Start of RECORDS FOR THIS EXERCISE

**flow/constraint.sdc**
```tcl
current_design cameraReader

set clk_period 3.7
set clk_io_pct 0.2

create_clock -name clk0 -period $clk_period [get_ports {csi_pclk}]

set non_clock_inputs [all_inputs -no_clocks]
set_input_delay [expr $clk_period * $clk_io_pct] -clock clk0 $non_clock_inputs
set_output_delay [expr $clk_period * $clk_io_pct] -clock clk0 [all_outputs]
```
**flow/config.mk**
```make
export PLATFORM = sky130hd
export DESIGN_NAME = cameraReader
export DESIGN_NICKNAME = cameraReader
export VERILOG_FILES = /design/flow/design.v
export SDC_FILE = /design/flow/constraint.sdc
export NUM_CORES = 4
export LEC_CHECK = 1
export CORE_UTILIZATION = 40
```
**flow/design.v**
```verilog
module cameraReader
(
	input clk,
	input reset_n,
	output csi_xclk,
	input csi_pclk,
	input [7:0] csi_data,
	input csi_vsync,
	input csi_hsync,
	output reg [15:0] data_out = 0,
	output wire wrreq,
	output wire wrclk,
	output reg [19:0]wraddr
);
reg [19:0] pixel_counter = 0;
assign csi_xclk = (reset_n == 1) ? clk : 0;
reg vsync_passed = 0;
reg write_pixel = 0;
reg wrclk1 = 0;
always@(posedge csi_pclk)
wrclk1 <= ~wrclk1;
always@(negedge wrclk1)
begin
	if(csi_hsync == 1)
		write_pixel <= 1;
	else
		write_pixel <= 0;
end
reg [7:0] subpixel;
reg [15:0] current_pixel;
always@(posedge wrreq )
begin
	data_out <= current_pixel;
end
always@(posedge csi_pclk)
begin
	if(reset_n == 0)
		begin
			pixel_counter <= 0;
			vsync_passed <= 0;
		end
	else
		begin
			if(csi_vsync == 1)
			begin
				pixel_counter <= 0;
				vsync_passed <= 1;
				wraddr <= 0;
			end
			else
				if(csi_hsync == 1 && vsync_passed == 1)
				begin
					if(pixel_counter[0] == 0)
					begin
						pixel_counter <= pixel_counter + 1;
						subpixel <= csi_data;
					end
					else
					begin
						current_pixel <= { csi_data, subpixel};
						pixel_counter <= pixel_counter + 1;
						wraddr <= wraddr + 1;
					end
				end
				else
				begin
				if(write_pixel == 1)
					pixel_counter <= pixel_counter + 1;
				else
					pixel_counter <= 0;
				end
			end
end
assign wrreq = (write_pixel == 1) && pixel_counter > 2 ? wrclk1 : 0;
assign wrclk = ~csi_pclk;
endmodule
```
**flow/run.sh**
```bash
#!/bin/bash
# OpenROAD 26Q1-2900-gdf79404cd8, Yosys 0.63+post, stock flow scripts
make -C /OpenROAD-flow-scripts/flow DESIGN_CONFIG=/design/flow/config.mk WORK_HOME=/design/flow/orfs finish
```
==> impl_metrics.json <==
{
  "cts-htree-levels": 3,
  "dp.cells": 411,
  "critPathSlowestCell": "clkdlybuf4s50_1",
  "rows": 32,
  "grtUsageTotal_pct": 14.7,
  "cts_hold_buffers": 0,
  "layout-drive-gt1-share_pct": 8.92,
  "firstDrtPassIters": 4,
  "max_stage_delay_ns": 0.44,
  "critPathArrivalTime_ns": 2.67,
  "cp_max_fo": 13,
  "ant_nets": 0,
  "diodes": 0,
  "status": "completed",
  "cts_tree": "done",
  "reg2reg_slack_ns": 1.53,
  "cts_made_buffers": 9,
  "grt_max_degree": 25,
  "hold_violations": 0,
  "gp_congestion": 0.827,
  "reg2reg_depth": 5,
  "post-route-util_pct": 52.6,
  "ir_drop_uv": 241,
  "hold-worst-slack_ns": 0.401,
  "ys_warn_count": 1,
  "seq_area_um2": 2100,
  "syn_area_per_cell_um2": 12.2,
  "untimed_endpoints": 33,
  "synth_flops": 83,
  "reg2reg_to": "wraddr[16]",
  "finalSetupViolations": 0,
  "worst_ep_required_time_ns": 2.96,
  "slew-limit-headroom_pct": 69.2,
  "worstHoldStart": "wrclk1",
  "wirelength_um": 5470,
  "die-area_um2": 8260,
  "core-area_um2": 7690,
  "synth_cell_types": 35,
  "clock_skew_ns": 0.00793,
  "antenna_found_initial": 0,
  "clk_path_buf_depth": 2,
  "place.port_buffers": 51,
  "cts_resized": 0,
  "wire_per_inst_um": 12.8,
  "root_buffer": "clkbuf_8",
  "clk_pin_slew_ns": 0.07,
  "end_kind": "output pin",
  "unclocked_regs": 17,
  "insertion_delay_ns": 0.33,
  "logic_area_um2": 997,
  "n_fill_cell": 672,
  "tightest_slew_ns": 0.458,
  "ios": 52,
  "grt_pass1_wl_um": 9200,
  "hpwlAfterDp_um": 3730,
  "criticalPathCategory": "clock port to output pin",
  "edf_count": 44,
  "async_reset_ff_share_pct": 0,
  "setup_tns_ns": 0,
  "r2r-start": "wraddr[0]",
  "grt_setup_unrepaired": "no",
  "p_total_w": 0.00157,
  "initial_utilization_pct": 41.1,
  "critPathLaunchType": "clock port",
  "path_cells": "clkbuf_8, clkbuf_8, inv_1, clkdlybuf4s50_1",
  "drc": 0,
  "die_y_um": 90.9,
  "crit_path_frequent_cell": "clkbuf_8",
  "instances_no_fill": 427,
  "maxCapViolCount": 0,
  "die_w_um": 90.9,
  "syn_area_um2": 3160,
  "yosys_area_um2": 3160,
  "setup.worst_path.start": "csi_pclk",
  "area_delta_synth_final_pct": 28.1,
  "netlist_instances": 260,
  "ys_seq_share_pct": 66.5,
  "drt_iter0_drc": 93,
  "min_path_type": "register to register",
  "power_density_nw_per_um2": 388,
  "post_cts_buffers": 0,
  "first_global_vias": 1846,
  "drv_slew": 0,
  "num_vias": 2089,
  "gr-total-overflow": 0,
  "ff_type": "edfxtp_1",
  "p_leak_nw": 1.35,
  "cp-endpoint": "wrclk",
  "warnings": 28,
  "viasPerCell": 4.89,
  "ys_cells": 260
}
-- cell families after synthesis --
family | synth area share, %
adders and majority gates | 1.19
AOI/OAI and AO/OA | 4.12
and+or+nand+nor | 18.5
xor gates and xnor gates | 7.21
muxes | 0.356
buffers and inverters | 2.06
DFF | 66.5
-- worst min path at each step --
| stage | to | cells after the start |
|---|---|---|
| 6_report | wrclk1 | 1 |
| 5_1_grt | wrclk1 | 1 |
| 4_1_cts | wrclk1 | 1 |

End of RECORDS FOR THIS EXERCISE

• [EXERCISE INSTRUCTIONS] Consider the material above. Report how many of its lines contain the word "always", and nothing more.

• [RESPONSE BELOW] 4